Modeling non-linear relationships in epidemiological data: The application and interpretation of spline models

Noah A Schuster; Judith J M Rijnhart; Jos W R Twisk; Martijn W Heymans

doi:10.3389/fepid.2022.975380

Modeling non-linear relationships in epidemiological data: The application and interpretation of spline models

Front Epidemiol. 2022 Aug 18:2:975380. doi: 10.3389/fepid.2022.975380. eCollection 2022.

Authors

Noah A Schuster^{1

2}, Judith J M Rijnhart^{1

2}, Jos W R Twisk^{1

2}, Martijn W Heymans^{1

2}

Affiliations

¹ Amsterdam UMC location Vrije Universiteit Amsterdam, Epidemiology and Data Science, Amsterdam, Netherlands.
² Amsterdam Public Health, Methodology, Amsterdam, Netherlands.

Abstract

Objective: Traditional methods to deal with non-linearity in regression analysis often result in loss of information or compromised interpretability of the results. A recommended but underutilized method for modeling non-linear associations in regression models is spline functions. We explain spline functions in a non-mathematical way and illustrate the application and interpretation to an empirical data example.

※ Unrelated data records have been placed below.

<file path="config.mk">
export PLATFORM = sky130hd
export DESIGN_NAME = multicycle_control_unit_flat
export DESIGN_NICKNAME = d
export VERILOG_FILES = /design/src/rtl/multicycle_control_unit_if.sv /design/src/rtl/multicycle_control_unit.sv /design/src/flat_wrapper.sv
export SDC_FILE = /design/constraint.sdc
export NUM_CORES = 1
export LEC_CHECK = 0
export ABC_AREA = 1
export CAP_MARGIN = 20
export CORE_MARGIN = 5
export CORE_UTILIZATION = 31
export DETAILED_ROUTE_END_ITERATION = 12
export PLACE_DENSITY = 0.79
export SETUP_SLACK_MARGIN = 0.05
export SLEW_MARGIN = 15
export SYNTH_ARGS = -nofsm -noshare
export SYNTH_HDL_FRONTEND = slang
export SYNTH_SLANG_ARGS = --single-unit
</file>
<file path="constraint.sdc">
create_clock -name clk -period 1.1 [get_ports clk]
set_input_delay 0.22 -clock clk [delete_from_list [all_inputs] [get_ports clk]]
set_output_delay 0.22 -clock clk [all_outputs]
set_load 0.05 [all_outputs]
</file>
--- src/rtl/uart_pkg.sv ---
// Shared UART definitions: the transmitter FSM state encoding and the default
// frame parameters, which the transmitter and the receiver both use.
package uart_pkg;

  typedef enum logic [1:0] {
    ST_IDLE  = 2'b00,
    ST_START = 2'b01,
    ST_DATA  = 2'b10,
    ST_STOP  = 2'b11
  } state_t;

  localparam int DBIT_DEF       = 8;
  localparam int OVERSAMPLE_DEF = 16;
  localparam int SB_TICK_DEF    = 16;

  function automatic int max_int(input int a, input int b);
    return (a > b) ? a : b;
  endfunction

endpackage
--- config.mk ---
export PLATFORM = sky130hd
export DESIGN_NAME = control_unit
export DESIGN_NICKNAME = d
export VERILOG_FILES = /design/src/rtl/cu_pkg.sv /design/src/rtl/cu_decode.sv /design/src/rtl/control_unit.sv
export SDC_FILE = /design/constraint.sdc
export NUM_CORES = 1
export LEC_CHECK = 0
export CAP_MARGIN = 25
export CORE_ASPECT_RATIO = 0.5
export CORE_MARGIN = 3
export CORE_UTILIZATION = 43
export DETAILED_ROUTE_END_ITERATION = 12
export PLACE_DENSITY = 0.88
export SYNTH_ARGS = -nofsm -noshare
export SYNTH_HDL_FRONTEND = slang
export SYNTH_SLANG_ARGS = --single-unit
--- constraint.sdc ---
create_clock -name clk -period 3.2 [get_ports clk]
set_input_delay 0.64 -clock clk [delete_from_list [all_inputs] [get_ports clk]]
set_output_delay 0.64 -clock clk [all_outputs]
set_load 0.01 [all_outputs]
--- config.mk ---
export PLATFORM = sky130hd
export DESIGN_NAME = alu_multicycle
export DESIGN_NICKNAME = d
export VERILOG_FILES = /design/src/rtl/alu_multicycle.sv
export SDC_FILE = /design/constraint.sdc
export NUM_CORES = 1
export LEC_CHECK = 0
export BUFFER_PORTS_ARGS = -buffer_cell sky130_fd_sc_hd__buf_2
export CAP_MARGIN = 20
export CORE_MARGIN = 3
export CORE_UTILIZATION = 50
export DETAILED_ROUTE_END_ITERATION = 8
export HOLD_SLACK_MARGIN = 0.08
export PLACE_DENSITY = 0.69
export SETUP_SLACK_MARGIN = 0.5
export SYNTH_ARGS = -nofsm -noshare
export SYNTH_HDL_FRONTEND = slang
export SYNTH_SLANG_ARGS = --single-unit
--- constraint.sdc ---
create_clock -name clk -period 10 [get_ports clk]
set_input_delay 0.5 -clock clk [delete_from_list [all_inputs] [get_ports clk]]
set_output_delay 0.5 -clock clk [all_outputs]
set_load 0.005 [all_outputs]
$ cat src/rtl/uart_tx_drain.sv
// uart_tx_drain: pops bytes from an upstream FIFO and sends each one as an
// 8N1 UART frame, LSB first. The frame is start, 8 data bits and stop.
// Optional feature macro: UART_TX_PARITY_EN adds an even-parity bit between
// the data bits and the stop bit, which gives 8E1 framing.
// BAUD_DIV sets how many clock cycles each serial bit lasts.
module uart_tx_drain #(
   parameter int unsigned BAUD_DIV = 16
) (
   input  logic       clk,
   input  logic       rst,
   input  logic       fifo_empty,
   input  logic [7:0] fifo_rdata,
   output logic       fifo_rready,
   output logic       txd,
   output logic       busy
);

   localparam int unsigned CNT_W   = $clog2(BAUD_DIV);
   localparam int unsigned IDX_W   = 3;
   localparam int unsigned DATA_W  = 8;

   localparam logic [2:0] S_IDLE   = 3'd0;
   localparam logic [2:0] S_START  = 3'd1;
   localparam logic [2:0] S_DATA   = 3'd2;
`ifdef UART_TX_PARITY_EN
   localparam logic [2:0] S_PARITY = 3'd3;
`endif
   localparam logic [2:0] S_STOP   = 3'd4;

   localparam logic [CNT_W-1:0] CNT_LAST = CNT_W'(BAUD_DIV - 1);

   logic [2:0]        state, state_nxt;
   logic [CNT_W-1:0]  cnt, cnt_nxt;
   logic [IDX_W-1:0]  idx, idx_nxt;
   logic [DATA_W-1:0] shreg, shreg_nxt;
   logic              txd_nxt;
   logic              cnt_last;
`ifdef UART_TX_PARITY_EN
   logic              par_bit;
`endif

   // Pop strobe: only in IDLE and never while reset is held
   assign fifo_rready = !rst && (state == S_IDLE) && !fifo_empty;

   assign cnt_last = (cnt == CNT_LAST);

   // Next-state, counter, bit index, shift register and serial-line value
   always_comb begin
      state_nxt = state;
      cnt_nxt   = cnt;
      idx_nxt   = idx;
      shreg_nxt = shreg;
      txd_nxt   = 1'b1;

      case (state)
         S_IDLE: begin
            if (fifo_rready) begin
               shreg_nxt = fifo_rdata;
               cnt_nxt   = '0;
               idx_nxt   = '0;
               state_nxt = S_START;
            end
         end
         S_START: begin
            if (cnt_last) begin
               cnt_nxt   = '0;
               state_nxt = S_DATA;
            end else begin
               cnt_nxt = cnt + CNT_W'(1);
            end
         end
         S_DATA: begin
            if (cnt_last) begin
               cnt_nxt   = '0;
               shreg_nxt = {1'b0, shreg[DATA_W-1:1]};
               if (idx == IDX_W'(DATA_W - 1)) begin
                  idx_nxt = '0;
`ifdef UART_TX_PARITY_EN
                  state_nxt = S_PARITY;
`else
                  state_nxt = S_STOP;
`endif
               end else begin
                  idx_nxt = idx + IDX_W'(1);
               end
            end else begin
               cnt_nxt = cnt + CNT_W'(1);
            end
         end
`ifdef UART_TX_PARITY_EN
         S_PARITY: begin
            if (cnt_last) begin
               cnt_nxt   = '0;
               state_nxt = S_STOP;
            end else begin
               cnt_nxt = cnt + CNT_W'(1);
            end
         end
`endif
         S_STOP: begin
            if (cnt_last) begin
               cnt_nxt   = '0;
               state_nxt = S_IDLE;
            end else begin
               cnt_nxt = cnt + CNT_W'(1);
            end
         end
         default: begin
            cnt_nxt   = '0;
            idx_nxt   = '0;
            state_nxt = S_IDLE;
         end
      endcase

      // The line value follows the state being entered, so txd is aligned with the state
      case (state_nxt)
         S_START:  txd_nxt = 1'b0;
         S_DATA:   txd_nxt = shreg_nxt[0];
`ifdef UART_TX_PARITY_EN
         S_PARITY: txd_nxt = par_bit;
`endif
         default:  txd_nxt = 1'b1;
      endcase
   end

   // State and datapath registers; reset forces the line idle immediately
   always_ff @(posedge clk or posedge rst) begin
      if (rst) begin
         state <= S_IDLE;
         cnt   <= '0;
         idx   <= '0;
         shreg <= '0;
         txd   <= 1'b1;
         busy  <= 1'b0;
      end else begin
         state <= state_nxt;
         cnt   <= cnt_nxt;
         idx   <= idx_nxt;
         shreg <= shreg_nxt;
         txd   <= txd_nxt;
         busy  <= (state_nxt != S_IDLE);
      end
   end

`ifdef UART_TX_PARITY_EN
   // Even parity over the captured byte, latched on the pop
   always_ff @(posedge clk or posedge rst) begin
      if (rst) begin
         par_bit <= 1'b0;
      end else if (fifo_rready) begin
         par_bit <= ^fifo_rdata;
      end
   end
`endif

endmodule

Methods: Using data from the Amsterdam Growth and Health Longitudinal Study, we examined the non-linear relationship between the sum of four skinfolds and VO₂max, which are measures of body fat and cardiorespiratory fitness, respectively. We compared traditional methods (i.e., quadratic regression and categorization) to spline methods [1- and 3-knot linear spline (LSP) models and a 3-knot restricted cubic spline (RCS) model] in terms of the interpretability of the results and their explained variance ( $r_{a d j}^{2}$ ).

Results: The spline models fitted the data better than the traditional methods. Increasing the number of knots in the LSP model increased the explained variance (from $r_{a d j}^{2} = 0.578$ for the 1-knot model to $r_{a d j}^{2} = 0.582$ for the 3-knot model). The RCS model fitted the data best ( $r_{a d j}^{2} = 0.591$ ), but results in regression coefficients that are harder to interpret.

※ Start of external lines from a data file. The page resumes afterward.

<file path="src/rtl/nes_ppu_pkg.sv">
// Shared types and helpers for the PPU background attribute fetch path.
// Used by attr_fetch_ctrl and its palette FIFO.
package nes_ppu_pkg;

   typedef enum logic [1:0] {IDLE, ISSUE, WAIT, DONE} attr_state_t;

   localparam int ATTR_ROM_AW = 7;
   localparam int TILE_COL_W  = 5;
   localparam int TILE_ROW_W  = 5;

   // Each attribute byte covers a 4x4 tile block; the 2x2 quadrant picks the bit pair.
   function automatic logic [1:0] attr_quad(input logic [7:0] attr_byte,
                                            input logic       row1,
                                            input logic       col1);
      logic [1:0] quad;
      case ({row1, col1})
         2'b00:   quad = attr_byte[1:0];
         2'b01:   quad = attr_byte[3:2];
         2'b10:   quad = attr_byte[5:4];
         default: quad = attr_byte[7:6];
      endcase
      return quad;
   endfunction

endpackage

</file>
<file path="src/rtl/attr_pal_fifo.sv">
// Synchronous palette FIFO with occupancy count; head data is read combinationally.
// Push when full and pop when empty are both ignored.
module attr_pal_fifo #(
   parameter int W     = 2,
   parameter int DEPTH = 4,
   parameter int CNT_W = $clog2(DEPTH) + 1
) (
   input  logic             clk,
   input  logic             rst,
   input  logic             push_i,
   input  logic [W-1:0]     push_data_i,
   input  logic             pop_i,
   output logic [W-1:0]     head_o,
   output logic [CNT_W-1:0] count_o
);

   localparam int AW = $clog2(DEPTH);

   logic [W-1:0]     mem_q [DEPTH];
   logic [AW-1:0]    wr_ptr_q;
   logic [AW-1:0]    rd_ptr_q;
   logic [CNT_W-1:0] count_q;
   logic             pop_ok;
   logic             push_ok;

   assign pop_ok  = pop_i && (count_q != '0);
   assign push_ok = push_i && ((count_q != CNT_W'(DEPTH)) || pop_ok);

   always_ff @(posedge clk or posedge rst) begin
      if (rst) begin
         wr_ptr_q <= '0;
         rd_ptr_q <= '0;
         count_q  <= '0;
         for (int i = 0; i < DEPTH; i++) mem_q[i] <= '0;
      end else begin
         if (push_ok) begin
            mem_q[wr_ptr_q] <= push_data_i;
            wr_ptr_q        <= wr_ptr_q + AW'(1);
         end
         if (pop_ok) rd_ptr_q <= rd_ptr_q + AW'(1);
         if (push_ok && !pop_ok)      count_q <= count_q + CNT_W'(1);
         else if (pop_ok && !push_ok) count_q <= count_q - CNT_W'(1);
      end
   end

   assign head_o  = mem_q[rd_ptr_q];
   assign count_o = count_q;

endmodule

</file>
<file path="src/rtl/attr_fetch_ctrl.sv">
// Attribute-table fetch sequencer for one background scanline, feeding a palette FIFO.
// Optional ATTR_CACHE_EN keeps the last ROM byte so repeat addresses skip the ROM wait.
module attr_fetch_ctrl
   import nes_ppu_pkg::*;
#(
   parameter int TILES_PER_LINE = 32,
   parameter int FIFO_DEPTH     = 4,
   parameter int ADDR_W         = ATTR_ROM_AW
) (
   input  logic                  clk,
   input  logic                  rst,
   input  logic                  line_start,
   input  logic [TILE_ROW_W-1:0] tile_row,
   input  logic                  nt_sel,
   output logic [ADDR_W-1:0]     rom_addr,
   input  logic [7:0]            rom_dout,
   output logic [1:0]            pal_data,
   output logic                  pal_valid,
   input  logic                  pal_ready,
   output logic                  busy,
   output logic                  line_done,
   output attr_state_t           state_dbg
);

   localparam int CNT_W = $clog2(FIFO_DEPTH) + 1;

   attr_state_t           state_q;
   logic [TILE_COL_W-1:0] col_q;
   logic [TILE_COL_W-1:0] col_nx;
   logic [4:1]            row_q;
   logic                  nt_q;
   logic [ADDR_W-1:0]     rom_addr_q;
   logic                  line_done_q;

   logic [CNT_W-1:0]      fifo_cnt;
   logic                  space;
   logic                  last_col;
   logic                  hit_push;
   logic                  push_en;
   logic [1:0]            push_data;
   logic                  row_lsb_unused;

   // Only the quadrant and block bits of the row matter for attributes.
   assign row_lsb_unused = tile_row[0];

   assign space    = fifo_cnt < CNT_W'(FIFO_DEPTH);
   assign last_col = col_q == TILE_COL_W'(TILES_PER_LINE - 1);
   assign col_nx   = col_q + TILE_COL_W'(1);

`ifdef ATTR_CACHE_EN
   logic              cache_vld_q;
   logic [ADDR_W-1:0] cache_tag_q;
   logic [7:0]        cache_byte_q;

   assign hit_push = (state_q == ISSUE) && cache_vld_q && (cache_tag_q == rom_addr_q) && space;

   always_ff @(posedge clk or posedge rst) begin
      if (rst) begin
         cache_vld_q  <= 1'b0;
         cache_tag_q  <= '0;
         cache_byte_q <= '0;
      end else if (state_q == IDLE && line_start) begin
         cache_vld_q <= 1'b0;
      end else if (state_q == WAIT) begin
         cache_vld_q  <= 1'b1;
         cache_tag_q  <= rom_addr_q;
         cache_byte_q <= rom_dout;
      end
   end
`else
   assign hit_push = 1'b0;
`endif

   // A tile completes either on its ROM-wait cycle or on a cache hit in ISSUE.
   always_comb begin
      push_en   = 1'b0;
      push_data = 2'b00;
      if (state_q == WAIT) begin
         push_en   = 1'b1;
         push_data = attr_quad(rom_dout, row_q[1], col_q[1]);
      end
`ifdef ATTR_CACHE_EN
      else if (hit_push) begin
         push_en   = 1'b1;
         push_data = attr_quad(cache_byte_q, row_q[1], col_q[1]);
      end
`endif
   end

   always_ff @(posedge clk or posedge rst) begin
      if (rst) begin
         state_q     <= IDLE;
         col_q       <= '0;
         row_q       <= '0;
         nt_q        <= 1'b0;
         rom_addr_q  <= '0;
         line_done_q <= 1'b0;
      end else begin
         line_done_q <= 1'b0;
         case (state_q)
            IDLE: begin
               if (line_start) begin
                  row_q      <= tile_row[4:1];
                  nt_q       <= nt_sel;
                  col_q      <= '0;
                  rom_addr_q <= ADDR_W'({nt_sel, tile_row[4:2], 3'b000});
                  state_q    <= ISSUE;
               end
            end
            ISSUE, WAIT: begin
               if (push_en) begin
                  if (last_col) begin
                     state_q     <= DONE;
                     line_done_q <= 1'b1;
                  end else begin
                     col_q      <= col_nx;
                     rom_addr_q <= ADDR_W'({nt_q, row_q[4:2], col_nx[4:2]});
                     state_q    <= ISSUE;
                  end
               end else if (space) begin
                  state_q <= WAIT;
               end
            end
            default: state_q <= IDLE;
         endcase
      end
   end

   attr_pal_fifo #(
      .W     (2),
      .DEPTH (FIFO_DEPTH),
      .CNT_W (CNT_W)
   ) u_fifo (
      .clk         (clk),
      .rst         (rst),
      .push_i      (push_en),
      .push_data_i (push_data),
      .pop_i       (pal_ready),
      .head_o      (pal_data),
      .count_o     (fifo_cnt)
   );

   assign rom_addr  = rom_addr_q;
   assign pal_valid = fifo_cnt != '0;
   assign busy      = state_q != IDLE;
   assign line_done = line_done_q;
   assign state_dbg = state_q;

endmodule

</file>
<file path="config.mk">
export PLATFORM = sky130hd
export DESIGN_NAME = attr_fetch_ctrl
export DESIGN_NICKNAME = d
export VERILOG_FILES = /design/src/rtl/nes_ppu_pkg.sv /design/src/rtl/attr_pal_fifo.sv /design/src/rtl/attr_fetch_ctrl.sv
export SDC_FILE = /design/constraint.sdc
export NUM_CORES = 1
export LEC_CHECK = 0
export BUFFER_PORTS_ARGS = -buffer_cell sky130_fd_sc_hd__buf_2
export CORE_ASPECT_RATIO = 0.9
export CORE_UTILIZATION = 55
export DETAILED_ROUTE_END_ITERATION = 10
export PLACE_DENSITY = 0.9
export REMOVE_ABC_BUFFERS = 1
export SLEW_MARGIN = 20
export SYNTH_ARGS = -nofsm -noshare
export SYNTH_HDL_FRONTEND = slang
export SYNTH_SLANG_ARGS = --single-unit
</file>
<file path="constraint.sdc">
create_clock -name clk -period 2.9 [get_ports clk]
set_input_delay 0.435 -clock clk [delete_from_list [all_inputs] [get_ports clk]]
set_output_delay 0.435 -clock clk [all_outputs]
set_load 0.1 [all_outputs]
</file>
==> metrics.md <==
| Metric | Value |
|---|---|
| Global-route wire length before repair | 5720 um |
| ANT cells | 0 |
| DR WL/cell | 15.74 um |
| Cts hold-fix bufs | 0 |
| Worst setup EP type | flip-flop |
| Num CTS Buffers | 5 |
| Primary FF master, synth | dfrtp_1 |
| Initial drt markers | 30 |
| H-tree lvl count | 2 |
| Setup Total Neg Slack | 0 ps |
| GRT Resource Usage Total | approximately 22% |
| Critical path arrival | 2560 ps |
| Number of global-route vias before repair | 1270 |
| Row count | 19 |
| Worst slew margin | 56.75% |
| # DRC | 0 |
| Unrepaired setup endpoints after global routing | false |
| Share of cells above drive strength 1 | 40.70% |
| Skew final | 6.923 ps |
| Largest net degree at the start of global routing | 33 |
| Crit path depth | 7 |
| Commonest non-fill, non-tap cell in the layout | dfrtp_1 |
| Yosys warning total | 0 |
| Final count of hold timing violations | 0 |
| Most common cell on crit path | inv_1 |
| Detail Route Antenna Nets | 0 |
| Max stage delay on crit path | 620 ps |
| DIE AREA | 3511 um2 |
| Hold/Removal Path Class | primary input to async pin |
| Period Utilization, post-route | between 80% and 90% |
| Final setup vio count | 0 |
| Clock root cell | clkbuf_4 |
| PostCTS Resize Cnt | 0 |
| CP Cell Sequence | or4b_4, nand2_4, inv_1, ha_1, inv_1, fa_1, mux2_2 |
| Cells after synthesis | 139 |
| Antenna violations before repair | 0 |
| Slew Limit Fails | 0 |
| Total grt overflow | 0 |
| DRT Pass-1 Iters | 4 |
| Mapped cell area | 1803 um2 |
| Clk slew on worst S/H paths | ~90 ps |
| Mean Syn Cell Area | 12.97 um2 |
| Async S/R FF share, synth | 100.0% |
| Crit path max-delay cell type | or4b_4 |
| Setup bufs post-CTS | 0 |
| Gpl congestion | 0.7742 |
| Status | complete, no violations |
| Top cell family by delay on the critical path | simple AND/OR/NAND/NOR gates |
| Kind of critical path | flip-flop to flip-flop |
| Clk_lat worst skew | 330 ps |
| Worst Setup Start Kind | flip-flop |
| Crit-path max FO | 5 |
| Drt via density | 5.369 |
| Area delta synth->final | 13.05% |
| Final Critical Period | 2337 ps |
| EDFF count, synth | 0 |
| Die span in y | 56.32 um |
| Max cap viols | 0 |
| Reg2reg path depth | 7 |
| IO buf count | 30 |
| Required time worst endpoint | 3130 ps |
| Core Box Area | 3090 um2 |
| Routed vias | roughly 1100 |
| Worst Max-Slew Pin Slew | 648.7 ps |
| Detailed Place HPWL | between 2000 and 3000 um |
| Clock Tree Buf Depth | 2 |
| CP Buf/Inv Count | 2 |
| Fill cell count | between 200 and 250 |
| Die Wd | 62.35 um |
| Yosys reg bits | 32 |
| Commonest cells after routing, fill and taps aside | dfrtp_1 (32), buf_2 (30), mux2_2 (13), ha_1 (12) |
| Initial core utilization | 58.34% |
| Final WL | 3368 um |
| F_max | 428.0 MHz |
| I/O pin total | 32 |
| Clk sink count | 32 |
| Final net count | 202 |
| CTS tree | built |
| Post-synthesis sequential area ratio | between 40% and 50% |
| Distinct cells, synth | 35 |
## Yosys cell counts (all sizes together), types with 4 or more instances
| cell | number | area (um2) |
|---|---|---|
| ha | 12 | 150.1 |
| inv | 10 | 37.54 |
| dfrtp | 32 | 800.8 |
| nand3 | 6 | 50.05 |
| mux2 | 23 | 289.0 |
| mux2i | 11 | 113.9 |
| buf | 6 | 37.53 |
| nand2 | 7 | 33.78 |
| xnor2 | 4 | 35.03 |
## kinds of logic after synthesis
kind of cell,share of synthesized area [%]
multiplexers,24.84
flip-flops,44.41
AND/OR/NAND/NOR,8.813
buffers and inverters,4.372
adder cells (fa/ha/maj),9.438
AO/OA/AOI/OAI,5.205
XOR/XNOR,2.915
## flip-flops by register name, indices dropped and copies added (netlist names)
signal,flops
rom_addr,5
u_fifo.mem_q,8
row_q,4
state_dbg,2
nt_q,1
u_fifo.wr_ptr_q,2
u_fifo.count_o,3
u_fifo.rd_ptr_q,2
line_done,1
col_q,4
## worst min-delay path, cell delays in order
cell and delay, ps:
buf_2 100, inv_1 40, buf_4 350
## worst paths after layout
path                                                from                            end  slack (ps)
setup / recovery           u_fifo.count_o[0]$_DFFE_PP0P_  u_fifo.count_o[1]$_DFFE_PP0P_         560
max in group asynchronous                            rst           row_q[2]$_DFFE_PP0P_        2460
setup reg to reg           u_fifo.count_o[0]$_DFFE_PP0P_  u_fifo.count_o[1]$_DFFE_PP0P_         560
hold reg to reg                  rom_addr[4]$_DFFE_PP0P_        rom_addr[4]$_DFFE_PP0P_         490
hold / removal                                       rst    u_fifo.mem_q[1]$_DFFE_PP0P_         160
min in group clk                             tile_row[1]           row_q[1]$_DFFE_PP0P_         340
## metal layers
metal | up-vias | routed length [um] | global-route usage (%) | share of wire [%]
met5 | - | 0 | 0 | 0
met3 | 10 | 158 | 7.114 | 4.7
li1 | 548 | - | - | -
met2 | 29 | 1731 | 37.99 | 51
met4 | 0 | 70 | 7.309 | 2.1
met1 | 562 | 1407 | 25.00 | 42
## through the flow
| step | setup WS (ps) | std cells | hold WS [ps] | utilization (%) | instance area, um2 |
|---|---|---|---|---|---|
| after detailed placement | 472.1 | 206 | 475.0 | 64.05 | 1979 |
| after global placement | 564.9 | 206 | 465.0 | 64.05 | 1979 |
| final | 563.5 | 214 | 164.2 | 65.95 | 2038 |
| after CTS | 547.0 | 214 | 166.9 | 65.95 | 2038 |
| after floorplan | 148.9 | 132 | 470.2 | - | 1762 |
| after global routing | 475.6 | 214 | 201.4 | 65.95 | 2038 |
## layout make-up
cell class | count | area [um2] | share of cell area [%]
multi-input cells | 90 | 923.4 | 45.30
inverters | 10 | 37.54 | 1.842
clock buffers | 8 | 58.81 | 2.885
repair buffers | 32 | 165.2 | 8.103
well taps | 42 | 52.55 | 2.578
flip-flops and latches | 32 | 800.8 | 39.29
Power is left out: the tool's default activity adds up to more than one toggle a clock period on the data nets, which glitch-free logic cannot reach.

Conclusion: Spline functions should be considered more often as they are flexible and can be applied in commonly used regression analysis. RCS regression is generally recommended for prediction research (i.e., to obtain the predicted outcome for a specific exposure value), whereas LSP regression is recommended if one is interested in the effects in a population.

Keywords: epidemiological methods; linear splines; non-linearity; regression analysis; restricted cubic splines; spline functions.